Using DVC requires solid knowledge of Git, because DVC workflows heavily rely on effective Git practices, such as branching, tags, and .gitignore
files.
But despite the reliance on Git, DVC barely integrates with Git – changes done to files in DVC can not be detected by Git and vice versa, DVC and Git aspects of a repository have to be handled in parallel by the user, and DVC and Git have distinct command functions and concepts that nevertheless share the same name.
Thus, DVC users need to master Git and DVC workflows and intertwine them correctly.
In return, DVC provides users with workflow management and reporting tuned to machine learning analyses.

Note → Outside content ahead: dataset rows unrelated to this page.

==> config.mk <==
export PLATFORM = sky130hd
export DESIGN_NAME = ascan_ctrl
export DESIGN_NICKNAME = d
export VERILOG_FILES = /design/src/shared/ascan_pkg.sv /design/src/core/ascan_sync.sv /design/src/core/ascan_ctrl.sv
export SDC_FILE = /design/constraint.sdc
export NUM_CORES = 1
export LEC_CHECK = 0
export ABC_AREA = 1
export BUFFER_PORTS_ARGS = -buffer_cell sky130_fd_sc_hd__buf_2
export CAP_MARGIN = 20
export CORE_AREA = 10 10 159 161
export CTS_CLUSTER_DIAMETER = 200
export DETAILED_ROUTE_END_ITERATION = 8
export DIE_AREA = 0 0 169 171
export GPL_TIMING_DRIVEN = 0
export HOLD_SLACK_MARGIN = 0.05
export PLACE_DENSITY_LB_ADDON = 0.1
export SLEW_MARGIN = 20
export SYNTH_ARGS = -nofsm -noshare
export SYNTH_HDL_FRONTEND = slang
export SYNTH_SLANG_ARGS = --single-unit
==> constraint.sdc <==
create_clock -name clk -period 1.8 [get_ports clk]
set_input_delay 0.36 -clock clk [delete_from_list [all_inputs] [get_ports clk]]
set_output_delay 0.36 -clock clk [all_outputs]
set_load 0.01 [all_outputs]
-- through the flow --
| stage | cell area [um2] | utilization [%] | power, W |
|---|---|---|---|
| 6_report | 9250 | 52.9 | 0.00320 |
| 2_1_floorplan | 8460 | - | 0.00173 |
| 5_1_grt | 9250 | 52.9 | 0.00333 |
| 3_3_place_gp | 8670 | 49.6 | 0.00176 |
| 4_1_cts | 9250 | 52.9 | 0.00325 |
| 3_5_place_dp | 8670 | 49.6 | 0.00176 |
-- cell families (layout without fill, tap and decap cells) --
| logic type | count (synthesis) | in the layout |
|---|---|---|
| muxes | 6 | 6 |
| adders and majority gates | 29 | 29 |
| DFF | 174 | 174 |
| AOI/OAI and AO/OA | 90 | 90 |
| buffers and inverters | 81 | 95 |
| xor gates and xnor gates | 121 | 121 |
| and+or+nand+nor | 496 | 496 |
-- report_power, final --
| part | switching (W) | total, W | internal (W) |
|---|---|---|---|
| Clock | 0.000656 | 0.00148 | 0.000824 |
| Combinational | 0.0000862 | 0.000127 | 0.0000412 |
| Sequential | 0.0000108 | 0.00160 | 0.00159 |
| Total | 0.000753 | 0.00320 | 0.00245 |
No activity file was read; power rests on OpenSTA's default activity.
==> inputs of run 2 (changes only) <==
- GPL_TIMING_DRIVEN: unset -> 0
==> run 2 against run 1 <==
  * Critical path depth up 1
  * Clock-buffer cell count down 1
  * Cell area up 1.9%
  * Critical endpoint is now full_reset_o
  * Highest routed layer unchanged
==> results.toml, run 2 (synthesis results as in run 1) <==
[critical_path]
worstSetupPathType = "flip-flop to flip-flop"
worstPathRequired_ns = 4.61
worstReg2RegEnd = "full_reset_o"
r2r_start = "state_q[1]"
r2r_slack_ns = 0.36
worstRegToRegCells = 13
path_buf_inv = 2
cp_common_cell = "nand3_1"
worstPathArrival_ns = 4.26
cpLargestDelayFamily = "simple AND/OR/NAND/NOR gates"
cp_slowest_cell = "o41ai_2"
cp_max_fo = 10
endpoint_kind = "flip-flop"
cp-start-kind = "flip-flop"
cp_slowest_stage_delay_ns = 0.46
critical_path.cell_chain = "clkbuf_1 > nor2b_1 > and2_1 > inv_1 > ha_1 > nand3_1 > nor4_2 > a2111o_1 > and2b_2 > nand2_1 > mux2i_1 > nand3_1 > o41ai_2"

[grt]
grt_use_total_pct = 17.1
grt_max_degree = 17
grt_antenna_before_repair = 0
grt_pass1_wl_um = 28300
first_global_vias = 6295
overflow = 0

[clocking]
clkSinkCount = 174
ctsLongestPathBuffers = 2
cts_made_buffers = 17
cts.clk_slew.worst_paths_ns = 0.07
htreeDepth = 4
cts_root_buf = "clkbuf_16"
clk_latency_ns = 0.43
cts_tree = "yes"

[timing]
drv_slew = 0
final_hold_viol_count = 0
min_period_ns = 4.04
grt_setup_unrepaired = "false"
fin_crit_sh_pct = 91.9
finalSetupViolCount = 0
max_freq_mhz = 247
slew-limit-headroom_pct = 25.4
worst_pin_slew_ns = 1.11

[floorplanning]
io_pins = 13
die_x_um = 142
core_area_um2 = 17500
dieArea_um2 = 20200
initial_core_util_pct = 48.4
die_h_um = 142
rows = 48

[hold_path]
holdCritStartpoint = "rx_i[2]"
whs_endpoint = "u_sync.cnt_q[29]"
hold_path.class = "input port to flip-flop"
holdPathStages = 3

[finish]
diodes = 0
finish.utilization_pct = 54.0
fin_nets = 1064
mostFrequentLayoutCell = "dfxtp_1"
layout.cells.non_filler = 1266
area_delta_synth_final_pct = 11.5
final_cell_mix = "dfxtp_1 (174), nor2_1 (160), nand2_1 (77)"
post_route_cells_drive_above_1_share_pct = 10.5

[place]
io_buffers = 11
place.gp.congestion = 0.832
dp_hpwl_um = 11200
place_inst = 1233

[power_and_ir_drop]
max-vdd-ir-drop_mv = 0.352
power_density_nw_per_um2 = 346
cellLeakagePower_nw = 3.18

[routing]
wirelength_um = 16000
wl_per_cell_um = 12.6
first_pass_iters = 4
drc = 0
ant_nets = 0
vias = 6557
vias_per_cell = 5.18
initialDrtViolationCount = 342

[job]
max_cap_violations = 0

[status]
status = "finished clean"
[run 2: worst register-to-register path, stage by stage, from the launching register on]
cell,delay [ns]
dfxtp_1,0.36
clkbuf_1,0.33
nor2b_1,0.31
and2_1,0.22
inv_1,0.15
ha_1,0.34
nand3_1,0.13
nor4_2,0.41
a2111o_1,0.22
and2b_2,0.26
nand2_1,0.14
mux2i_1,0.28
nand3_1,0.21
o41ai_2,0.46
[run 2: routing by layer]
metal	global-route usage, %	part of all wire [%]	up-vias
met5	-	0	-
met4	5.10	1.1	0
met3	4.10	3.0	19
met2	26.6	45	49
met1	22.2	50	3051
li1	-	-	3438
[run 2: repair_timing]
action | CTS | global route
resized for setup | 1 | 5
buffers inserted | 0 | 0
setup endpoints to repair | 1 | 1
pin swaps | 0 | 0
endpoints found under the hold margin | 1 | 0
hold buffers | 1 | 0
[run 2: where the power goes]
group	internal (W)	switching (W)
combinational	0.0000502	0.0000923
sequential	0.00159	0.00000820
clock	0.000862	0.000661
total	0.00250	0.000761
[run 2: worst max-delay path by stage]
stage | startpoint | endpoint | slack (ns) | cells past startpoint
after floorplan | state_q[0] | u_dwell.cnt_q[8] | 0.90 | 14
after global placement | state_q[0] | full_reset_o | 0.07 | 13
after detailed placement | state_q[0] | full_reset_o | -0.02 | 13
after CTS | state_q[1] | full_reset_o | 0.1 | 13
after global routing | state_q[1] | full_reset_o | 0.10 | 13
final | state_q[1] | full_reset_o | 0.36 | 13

It also provides a somewhat more lightweight and uniform across operating and file systems approach to “data version control” than git-annex used by DataLad.
Footnotes
- 1
Instructions on forking and cloning the repo are in the README of the repository: github.com/realpython/data-version-control.
- 2
The two procedures provide the dataset with useful structures and configurations for its purpose:
yoda
creates a dataset structure with acode
directory and makes sure that everything kept incode
will be committed to Git (thus allowing for direct sharing of code).text2git
makes sure that any other text file in the dataset will be stored in Git as well. The sections Data safety and The YODA procedure explain the two configurations in detail.- 3
To re-read about how git-annex handles versioning of (large) files, go back to section Data integrity.
- 4
You can read more about
.gitignore
files in the section How to hide content from DataLad- 5
If you are curious about why data is duplicated in a cache or why the paths to the data are placed into a
.gitignore
file, this section in the DVC tutorial has more insights on the internals of this process.- 6
The sections Populate a dataset and Modify content introduce the concepts of saving and modifying files in DataLad datasets.
- 7(1,2)
A similar procedure for sharing data on a local file system for DataLad is shown in the chapter Looking without touching.
- 8
In DataLad datasets, data duplication is usually avoided as git-annex uses symlinks. Only on file systems that lack support for symlinks or for removing write permissions from files (so called “crippled file systems” such as
/sdcard
on Android, FAT or NTFS) git-annex needs to duplicate data.- 9
yet.
- 10(1,2)
To re-read about datalad run and datalad rerun, checkout chapter DataLad, Run!.
- 11
To re-read about joining code, execution, data, results and software environment in a re-executable record with datalad container-run, checkout section Computational reproducibility with software containers.